◆ **Your objective**:
Copy every line from the records below that holds the word "second".

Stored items
☆ ☆ ☆ ☆
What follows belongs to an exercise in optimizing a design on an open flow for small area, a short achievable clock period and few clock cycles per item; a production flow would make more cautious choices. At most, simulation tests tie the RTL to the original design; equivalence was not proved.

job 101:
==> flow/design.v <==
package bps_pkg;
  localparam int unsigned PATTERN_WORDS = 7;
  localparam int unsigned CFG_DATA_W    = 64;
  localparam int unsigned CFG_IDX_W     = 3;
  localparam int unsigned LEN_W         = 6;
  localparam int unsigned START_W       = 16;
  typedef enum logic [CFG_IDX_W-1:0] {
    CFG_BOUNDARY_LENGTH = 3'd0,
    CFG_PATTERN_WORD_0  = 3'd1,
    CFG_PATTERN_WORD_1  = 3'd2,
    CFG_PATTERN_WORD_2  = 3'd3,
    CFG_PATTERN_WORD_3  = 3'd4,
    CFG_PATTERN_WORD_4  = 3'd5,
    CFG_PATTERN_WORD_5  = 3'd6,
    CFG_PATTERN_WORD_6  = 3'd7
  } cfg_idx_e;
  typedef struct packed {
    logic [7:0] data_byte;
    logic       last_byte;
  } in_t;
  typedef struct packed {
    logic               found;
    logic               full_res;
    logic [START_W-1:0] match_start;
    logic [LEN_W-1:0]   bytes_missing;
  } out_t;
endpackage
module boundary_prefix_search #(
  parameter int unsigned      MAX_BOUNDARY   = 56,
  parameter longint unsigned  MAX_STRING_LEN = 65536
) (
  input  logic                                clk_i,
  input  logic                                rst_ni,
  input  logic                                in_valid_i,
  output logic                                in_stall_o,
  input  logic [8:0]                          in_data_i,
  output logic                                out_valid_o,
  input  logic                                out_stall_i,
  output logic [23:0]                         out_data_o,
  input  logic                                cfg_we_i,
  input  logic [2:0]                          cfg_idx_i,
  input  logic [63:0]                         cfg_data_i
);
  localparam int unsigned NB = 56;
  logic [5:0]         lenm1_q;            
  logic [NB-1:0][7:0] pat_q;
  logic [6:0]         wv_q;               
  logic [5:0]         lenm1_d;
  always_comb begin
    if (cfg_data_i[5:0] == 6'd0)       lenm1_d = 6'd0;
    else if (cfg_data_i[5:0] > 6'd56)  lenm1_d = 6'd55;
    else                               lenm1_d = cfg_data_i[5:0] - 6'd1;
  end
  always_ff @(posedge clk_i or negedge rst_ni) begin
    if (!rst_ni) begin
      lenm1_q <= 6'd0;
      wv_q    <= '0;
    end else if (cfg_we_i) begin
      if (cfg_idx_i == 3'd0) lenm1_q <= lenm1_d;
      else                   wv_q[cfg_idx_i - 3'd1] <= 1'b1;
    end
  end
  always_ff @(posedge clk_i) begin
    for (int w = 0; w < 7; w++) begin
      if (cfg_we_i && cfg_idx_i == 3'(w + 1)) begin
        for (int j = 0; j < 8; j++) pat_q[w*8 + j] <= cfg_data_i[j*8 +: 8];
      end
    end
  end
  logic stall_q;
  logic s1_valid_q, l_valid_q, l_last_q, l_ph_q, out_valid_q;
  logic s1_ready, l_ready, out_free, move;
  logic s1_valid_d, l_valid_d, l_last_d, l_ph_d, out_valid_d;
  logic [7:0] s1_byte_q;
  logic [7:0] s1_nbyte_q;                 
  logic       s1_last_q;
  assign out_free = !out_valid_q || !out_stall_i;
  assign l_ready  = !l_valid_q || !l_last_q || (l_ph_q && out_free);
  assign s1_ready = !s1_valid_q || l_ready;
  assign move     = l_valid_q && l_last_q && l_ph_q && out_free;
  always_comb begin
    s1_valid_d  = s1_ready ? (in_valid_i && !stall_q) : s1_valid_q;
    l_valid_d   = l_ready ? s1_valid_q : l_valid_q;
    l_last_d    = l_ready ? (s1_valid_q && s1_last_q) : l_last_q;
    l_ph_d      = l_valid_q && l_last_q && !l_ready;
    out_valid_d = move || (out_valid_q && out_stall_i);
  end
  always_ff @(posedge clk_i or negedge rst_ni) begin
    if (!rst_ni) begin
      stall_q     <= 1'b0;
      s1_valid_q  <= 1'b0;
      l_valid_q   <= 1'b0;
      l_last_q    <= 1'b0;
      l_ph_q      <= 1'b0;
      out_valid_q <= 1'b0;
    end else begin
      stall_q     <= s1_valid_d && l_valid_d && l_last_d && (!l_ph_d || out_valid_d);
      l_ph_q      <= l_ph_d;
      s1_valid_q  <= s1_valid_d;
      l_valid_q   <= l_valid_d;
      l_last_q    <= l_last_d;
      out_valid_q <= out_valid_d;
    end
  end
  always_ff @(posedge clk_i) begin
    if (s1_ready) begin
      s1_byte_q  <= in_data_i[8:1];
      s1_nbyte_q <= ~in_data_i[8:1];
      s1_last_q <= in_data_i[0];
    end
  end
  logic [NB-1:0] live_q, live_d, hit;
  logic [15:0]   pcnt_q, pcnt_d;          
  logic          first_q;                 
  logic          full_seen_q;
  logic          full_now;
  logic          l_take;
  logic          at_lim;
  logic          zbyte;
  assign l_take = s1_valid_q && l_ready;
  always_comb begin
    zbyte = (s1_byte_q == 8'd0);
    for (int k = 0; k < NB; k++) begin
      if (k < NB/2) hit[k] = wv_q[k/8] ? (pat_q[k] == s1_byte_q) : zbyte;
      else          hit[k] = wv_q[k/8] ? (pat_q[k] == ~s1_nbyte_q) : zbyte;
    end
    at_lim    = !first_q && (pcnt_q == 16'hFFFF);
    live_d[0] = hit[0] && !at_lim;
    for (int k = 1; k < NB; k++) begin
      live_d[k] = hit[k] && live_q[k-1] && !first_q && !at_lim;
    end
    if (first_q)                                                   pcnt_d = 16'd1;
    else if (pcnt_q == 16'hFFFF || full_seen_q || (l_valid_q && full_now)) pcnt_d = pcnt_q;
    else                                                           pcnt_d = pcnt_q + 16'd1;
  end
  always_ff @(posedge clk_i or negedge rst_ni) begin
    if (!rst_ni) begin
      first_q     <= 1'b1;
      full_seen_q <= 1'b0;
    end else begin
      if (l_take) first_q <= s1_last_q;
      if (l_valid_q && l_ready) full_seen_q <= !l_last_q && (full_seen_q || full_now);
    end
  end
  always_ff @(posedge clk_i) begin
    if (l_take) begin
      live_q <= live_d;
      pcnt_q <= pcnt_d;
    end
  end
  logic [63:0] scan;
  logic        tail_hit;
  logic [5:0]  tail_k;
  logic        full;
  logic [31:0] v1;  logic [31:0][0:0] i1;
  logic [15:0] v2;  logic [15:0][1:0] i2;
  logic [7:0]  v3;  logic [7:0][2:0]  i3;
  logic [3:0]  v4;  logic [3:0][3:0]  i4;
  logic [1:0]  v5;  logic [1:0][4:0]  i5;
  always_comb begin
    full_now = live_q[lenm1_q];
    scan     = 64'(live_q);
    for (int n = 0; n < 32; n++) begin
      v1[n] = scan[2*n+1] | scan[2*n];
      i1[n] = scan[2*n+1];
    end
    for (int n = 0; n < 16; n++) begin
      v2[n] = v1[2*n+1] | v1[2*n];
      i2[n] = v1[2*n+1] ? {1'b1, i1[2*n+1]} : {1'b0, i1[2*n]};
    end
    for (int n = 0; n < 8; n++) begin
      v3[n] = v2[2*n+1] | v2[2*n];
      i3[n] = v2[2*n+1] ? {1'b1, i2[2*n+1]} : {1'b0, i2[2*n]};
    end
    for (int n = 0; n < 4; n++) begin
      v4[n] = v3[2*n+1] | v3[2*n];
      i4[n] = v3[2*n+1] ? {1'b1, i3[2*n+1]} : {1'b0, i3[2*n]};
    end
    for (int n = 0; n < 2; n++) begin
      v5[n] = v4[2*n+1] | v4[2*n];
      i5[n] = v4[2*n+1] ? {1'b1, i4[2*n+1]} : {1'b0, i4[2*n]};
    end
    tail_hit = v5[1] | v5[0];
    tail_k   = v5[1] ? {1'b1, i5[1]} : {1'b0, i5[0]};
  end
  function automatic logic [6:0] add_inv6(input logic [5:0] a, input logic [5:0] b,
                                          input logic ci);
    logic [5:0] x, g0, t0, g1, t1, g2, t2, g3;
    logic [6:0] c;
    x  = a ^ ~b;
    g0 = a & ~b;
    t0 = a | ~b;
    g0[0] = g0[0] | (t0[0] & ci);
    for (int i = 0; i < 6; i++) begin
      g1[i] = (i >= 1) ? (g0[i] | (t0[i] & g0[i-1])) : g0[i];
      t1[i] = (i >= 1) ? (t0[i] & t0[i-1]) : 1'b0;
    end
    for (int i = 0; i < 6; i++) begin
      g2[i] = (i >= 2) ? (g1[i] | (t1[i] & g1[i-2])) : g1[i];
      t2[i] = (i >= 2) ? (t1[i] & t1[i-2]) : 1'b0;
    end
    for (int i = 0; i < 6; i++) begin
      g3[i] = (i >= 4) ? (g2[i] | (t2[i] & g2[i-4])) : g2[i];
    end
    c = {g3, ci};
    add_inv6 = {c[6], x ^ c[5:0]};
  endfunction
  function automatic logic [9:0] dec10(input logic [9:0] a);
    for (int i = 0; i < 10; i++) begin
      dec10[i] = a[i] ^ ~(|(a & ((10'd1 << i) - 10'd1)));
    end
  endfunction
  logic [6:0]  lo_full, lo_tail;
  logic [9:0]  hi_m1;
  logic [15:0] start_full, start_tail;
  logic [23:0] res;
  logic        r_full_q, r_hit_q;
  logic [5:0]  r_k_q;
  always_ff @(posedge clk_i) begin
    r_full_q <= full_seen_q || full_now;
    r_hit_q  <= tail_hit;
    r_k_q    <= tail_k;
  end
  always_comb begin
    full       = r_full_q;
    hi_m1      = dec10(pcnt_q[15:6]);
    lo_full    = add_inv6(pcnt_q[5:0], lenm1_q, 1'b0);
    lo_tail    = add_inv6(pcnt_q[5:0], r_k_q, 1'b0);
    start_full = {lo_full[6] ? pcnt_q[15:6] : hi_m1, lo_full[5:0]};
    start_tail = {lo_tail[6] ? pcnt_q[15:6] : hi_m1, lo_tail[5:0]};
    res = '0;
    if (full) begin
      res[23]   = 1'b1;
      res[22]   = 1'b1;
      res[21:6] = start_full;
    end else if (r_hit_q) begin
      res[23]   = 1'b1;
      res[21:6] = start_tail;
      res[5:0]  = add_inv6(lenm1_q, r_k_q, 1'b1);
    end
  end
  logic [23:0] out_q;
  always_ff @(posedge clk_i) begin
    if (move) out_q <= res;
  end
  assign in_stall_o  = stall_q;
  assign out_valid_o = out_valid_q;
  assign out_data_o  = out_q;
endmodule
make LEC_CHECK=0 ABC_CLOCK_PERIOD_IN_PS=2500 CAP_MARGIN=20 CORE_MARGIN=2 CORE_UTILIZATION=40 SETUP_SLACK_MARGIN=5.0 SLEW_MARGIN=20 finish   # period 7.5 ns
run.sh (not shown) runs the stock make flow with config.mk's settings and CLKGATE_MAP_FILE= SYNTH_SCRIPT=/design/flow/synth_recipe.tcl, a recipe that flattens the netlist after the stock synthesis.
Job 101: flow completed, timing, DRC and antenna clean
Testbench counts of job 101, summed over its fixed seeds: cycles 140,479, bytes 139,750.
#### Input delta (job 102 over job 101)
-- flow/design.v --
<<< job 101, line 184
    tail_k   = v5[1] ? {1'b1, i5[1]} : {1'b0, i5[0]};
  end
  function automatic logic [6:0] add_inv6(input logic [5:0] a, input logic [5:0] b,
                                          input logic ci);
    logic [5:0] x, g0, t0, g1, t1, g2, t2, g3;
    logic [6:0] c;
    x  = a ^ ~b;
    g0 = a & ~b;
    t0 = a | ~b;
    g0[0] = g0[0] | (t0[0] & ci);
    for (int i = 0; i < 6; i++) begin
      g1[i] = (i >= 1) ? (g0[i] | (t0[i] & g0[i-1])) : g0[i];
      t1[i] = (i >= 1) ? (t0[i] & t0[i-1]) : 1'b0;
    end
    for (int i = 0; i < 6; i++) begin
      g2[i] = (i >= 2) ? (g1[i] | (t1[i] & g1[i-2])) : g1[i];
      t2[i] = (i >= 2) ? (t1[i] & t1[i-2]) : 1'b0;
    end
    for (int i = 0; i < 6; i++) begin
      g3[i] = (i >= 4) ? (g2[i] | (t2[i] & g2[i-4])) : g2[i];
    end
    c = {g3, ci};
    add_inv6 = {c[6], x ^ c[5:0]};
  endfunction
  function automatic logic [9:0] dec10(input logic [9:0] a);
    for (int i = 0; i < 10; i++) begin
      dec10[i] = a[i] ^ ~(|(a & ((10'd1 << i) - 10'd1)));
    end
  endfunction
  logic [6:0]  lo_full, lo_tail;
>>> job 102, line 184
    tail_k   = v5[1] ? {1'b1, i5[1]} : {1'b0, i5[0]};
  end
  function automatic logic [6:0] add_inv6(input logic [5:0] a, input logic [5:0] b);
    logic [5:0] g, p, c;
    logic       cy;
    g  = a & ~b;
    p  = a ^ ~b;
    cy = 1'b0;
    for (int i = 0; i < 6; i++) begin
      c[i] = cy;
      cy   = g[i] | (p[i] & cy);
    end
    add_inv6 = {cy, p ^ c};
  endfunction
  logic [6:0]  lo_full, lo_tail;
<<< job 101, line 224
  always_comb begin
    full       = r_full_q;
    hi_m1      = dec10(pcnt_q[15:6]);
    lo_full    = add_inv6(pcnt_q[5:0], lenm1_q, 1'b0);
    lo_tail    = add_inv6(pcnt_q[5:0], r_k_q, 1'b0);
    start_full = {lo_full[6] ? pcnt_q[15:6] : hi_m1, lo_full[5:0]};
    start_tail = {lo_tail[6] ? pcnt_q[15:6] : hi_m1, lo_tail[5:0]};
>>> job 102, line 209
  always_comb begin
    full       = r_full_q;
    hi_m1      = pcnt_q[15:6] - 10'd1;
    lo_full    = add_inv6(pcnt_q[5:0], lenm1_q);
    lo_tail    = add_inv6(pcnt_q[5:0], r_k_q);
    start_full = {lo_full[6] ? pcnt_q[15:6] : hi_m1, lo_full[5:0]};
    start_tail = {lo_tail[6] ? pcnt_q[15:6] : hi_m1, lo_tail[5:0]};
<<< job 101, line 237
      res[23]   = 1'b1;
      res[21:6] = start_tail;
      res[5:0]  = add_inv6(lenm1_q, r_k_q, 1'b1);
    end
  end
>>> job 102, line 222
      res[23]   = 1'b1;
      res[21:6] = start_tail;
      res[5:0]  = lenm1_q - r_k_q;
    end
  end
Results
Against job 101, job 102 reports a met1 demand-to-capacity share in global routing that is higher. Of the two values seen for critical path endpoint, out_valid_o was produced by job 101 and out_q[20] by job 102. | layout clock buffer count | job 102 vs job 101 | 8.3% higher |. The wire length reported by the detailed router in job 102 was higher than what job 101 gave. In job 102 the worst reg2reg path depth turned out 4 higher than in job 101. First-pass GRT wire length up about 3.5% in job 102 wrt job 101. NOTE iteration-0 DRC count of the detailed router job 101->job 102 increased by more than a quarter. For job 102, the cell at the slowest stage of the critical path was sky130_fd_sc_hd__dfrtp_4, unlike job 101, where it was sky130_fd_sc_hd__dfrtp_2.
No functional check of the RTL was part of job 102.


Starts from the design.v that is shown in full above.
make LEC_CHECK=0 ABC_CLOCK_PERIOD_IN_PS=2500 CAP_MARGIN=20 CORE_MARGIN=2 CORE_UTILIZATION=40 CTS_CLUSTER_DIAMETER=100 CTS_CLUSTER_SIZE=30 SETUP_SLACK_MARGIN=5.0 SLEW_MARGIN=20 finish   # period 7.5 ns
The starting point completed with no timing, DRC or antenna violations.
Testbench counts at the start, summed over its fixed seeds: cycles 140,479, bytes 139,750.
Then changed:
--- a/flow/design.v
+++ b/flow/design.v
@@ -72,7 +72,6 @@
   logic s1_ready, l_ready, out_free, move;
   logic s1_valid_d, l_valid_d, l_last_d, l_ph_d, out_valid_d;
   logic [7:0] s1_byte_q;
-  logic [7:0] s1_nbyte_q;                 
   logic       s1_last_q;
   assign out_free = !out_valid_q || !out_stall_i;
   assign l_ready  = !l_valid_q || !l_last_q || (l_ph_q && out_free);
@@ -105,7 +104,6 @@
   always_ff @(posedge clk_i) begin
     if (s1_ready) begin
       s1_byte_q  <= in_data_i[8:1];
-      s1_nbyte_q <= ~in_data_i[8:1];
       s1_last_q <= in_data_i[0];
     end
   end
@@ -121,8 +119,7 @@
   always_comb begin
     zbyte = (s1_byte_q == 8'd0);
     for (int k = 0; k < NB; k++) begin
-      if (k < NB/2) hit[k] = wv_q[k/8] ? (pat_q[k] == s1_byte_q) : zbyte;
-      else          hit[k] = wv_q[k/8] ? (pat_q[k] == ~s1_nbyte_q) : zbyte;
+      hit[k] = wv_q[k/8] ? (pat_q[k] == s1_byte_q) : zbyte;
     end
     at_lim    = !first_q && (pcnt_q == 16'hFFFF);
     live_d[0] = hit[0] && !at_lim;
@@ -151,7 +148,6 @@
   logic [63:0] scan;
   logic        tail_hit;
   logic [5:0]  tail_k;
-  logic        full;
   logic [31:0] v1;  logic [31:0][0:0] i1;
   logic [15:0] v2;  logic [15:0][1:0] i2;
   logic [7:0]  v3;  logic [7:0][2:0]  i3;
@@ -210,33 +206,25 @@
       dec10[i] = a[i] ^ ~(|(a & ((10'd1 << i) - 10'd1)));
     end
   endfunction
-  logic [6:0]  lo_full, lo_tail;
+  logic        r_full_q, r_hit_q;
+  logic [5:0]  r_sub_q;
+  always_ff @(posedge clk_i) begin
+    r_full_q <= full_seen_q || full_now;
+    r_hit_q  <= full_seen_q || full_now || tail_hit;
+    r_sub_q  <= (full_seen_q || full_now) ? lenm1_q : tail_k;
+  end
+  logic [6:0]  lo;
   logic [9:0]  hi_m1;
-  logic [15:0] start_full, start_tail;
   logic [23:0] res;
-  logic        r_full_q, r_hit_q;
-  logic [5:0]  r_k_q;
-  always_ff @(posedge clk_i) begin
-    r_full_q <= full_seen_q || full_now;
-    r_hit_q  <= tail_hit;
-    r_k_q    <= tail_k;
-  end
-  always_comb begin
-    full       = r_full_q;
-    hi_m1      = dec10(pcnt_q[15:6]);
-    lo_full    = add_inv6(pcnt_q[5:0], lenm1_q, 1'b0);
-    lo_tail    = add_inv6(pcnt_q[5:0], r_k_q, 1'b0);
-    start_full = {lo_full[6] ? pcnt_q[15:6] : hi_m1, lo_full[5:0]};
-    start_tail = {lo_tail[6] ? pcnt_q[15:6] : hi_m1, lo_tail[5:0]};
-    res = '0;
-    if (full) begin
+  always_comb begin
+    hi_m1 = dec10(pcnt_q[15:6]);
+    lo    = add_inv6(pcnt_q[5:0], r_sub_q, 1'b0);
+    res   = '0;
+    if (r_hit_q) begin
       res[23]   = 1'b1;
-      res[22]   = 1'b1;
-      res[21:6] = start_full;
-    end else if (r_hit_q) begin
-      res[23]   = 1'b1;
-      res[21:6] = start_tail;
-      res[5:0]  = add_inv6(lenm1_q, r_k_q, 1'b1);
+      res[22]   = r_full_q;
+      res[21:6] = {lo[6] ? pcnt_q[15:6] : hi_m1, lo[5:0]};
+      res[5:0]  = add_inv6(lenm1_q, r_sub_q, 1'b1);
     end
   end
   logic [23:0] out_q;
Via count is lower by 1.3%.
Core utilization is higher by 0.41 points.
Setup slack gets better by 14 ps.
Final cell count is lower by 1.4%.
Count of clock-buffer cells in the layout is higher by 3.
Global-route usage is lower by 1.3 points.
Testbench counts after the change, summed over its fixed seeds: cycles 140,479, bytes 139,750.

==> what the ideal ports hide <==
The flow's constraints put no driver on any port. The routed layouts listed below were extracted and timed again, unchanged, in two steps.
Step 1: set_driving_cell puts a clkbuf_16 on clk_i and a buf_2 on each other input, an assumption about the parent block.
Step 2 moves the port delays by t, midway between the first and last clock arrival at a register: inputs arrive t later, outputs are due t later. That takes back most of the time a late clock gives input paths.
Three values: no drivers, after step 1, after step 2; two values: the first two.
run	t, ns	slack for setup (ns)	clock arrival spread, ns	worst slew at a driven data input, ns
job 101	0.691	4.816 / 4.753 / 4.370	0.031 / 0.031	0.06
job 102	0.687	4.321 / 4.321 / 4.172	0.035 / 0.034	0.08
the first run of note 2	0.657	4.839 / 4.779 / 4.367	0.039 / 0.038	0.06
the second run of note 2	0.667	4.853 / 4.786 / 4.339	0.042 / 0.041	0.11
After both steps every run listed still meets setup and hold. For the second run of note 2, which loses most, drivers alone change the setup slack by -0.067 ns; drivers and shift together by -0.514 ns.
☆ ☆ ☆ ☆
◆ **Task output**:
the second run of note 2	0.667	4.853 / 4.786 / 4.339	0.042 / 0.041	0.11
After both steps every run listed still meets setup and hold. For the second run of note 2, which loses most, drivers alone change the setup slack by -0.067 ns; drivers and shift together by -0.514 ns.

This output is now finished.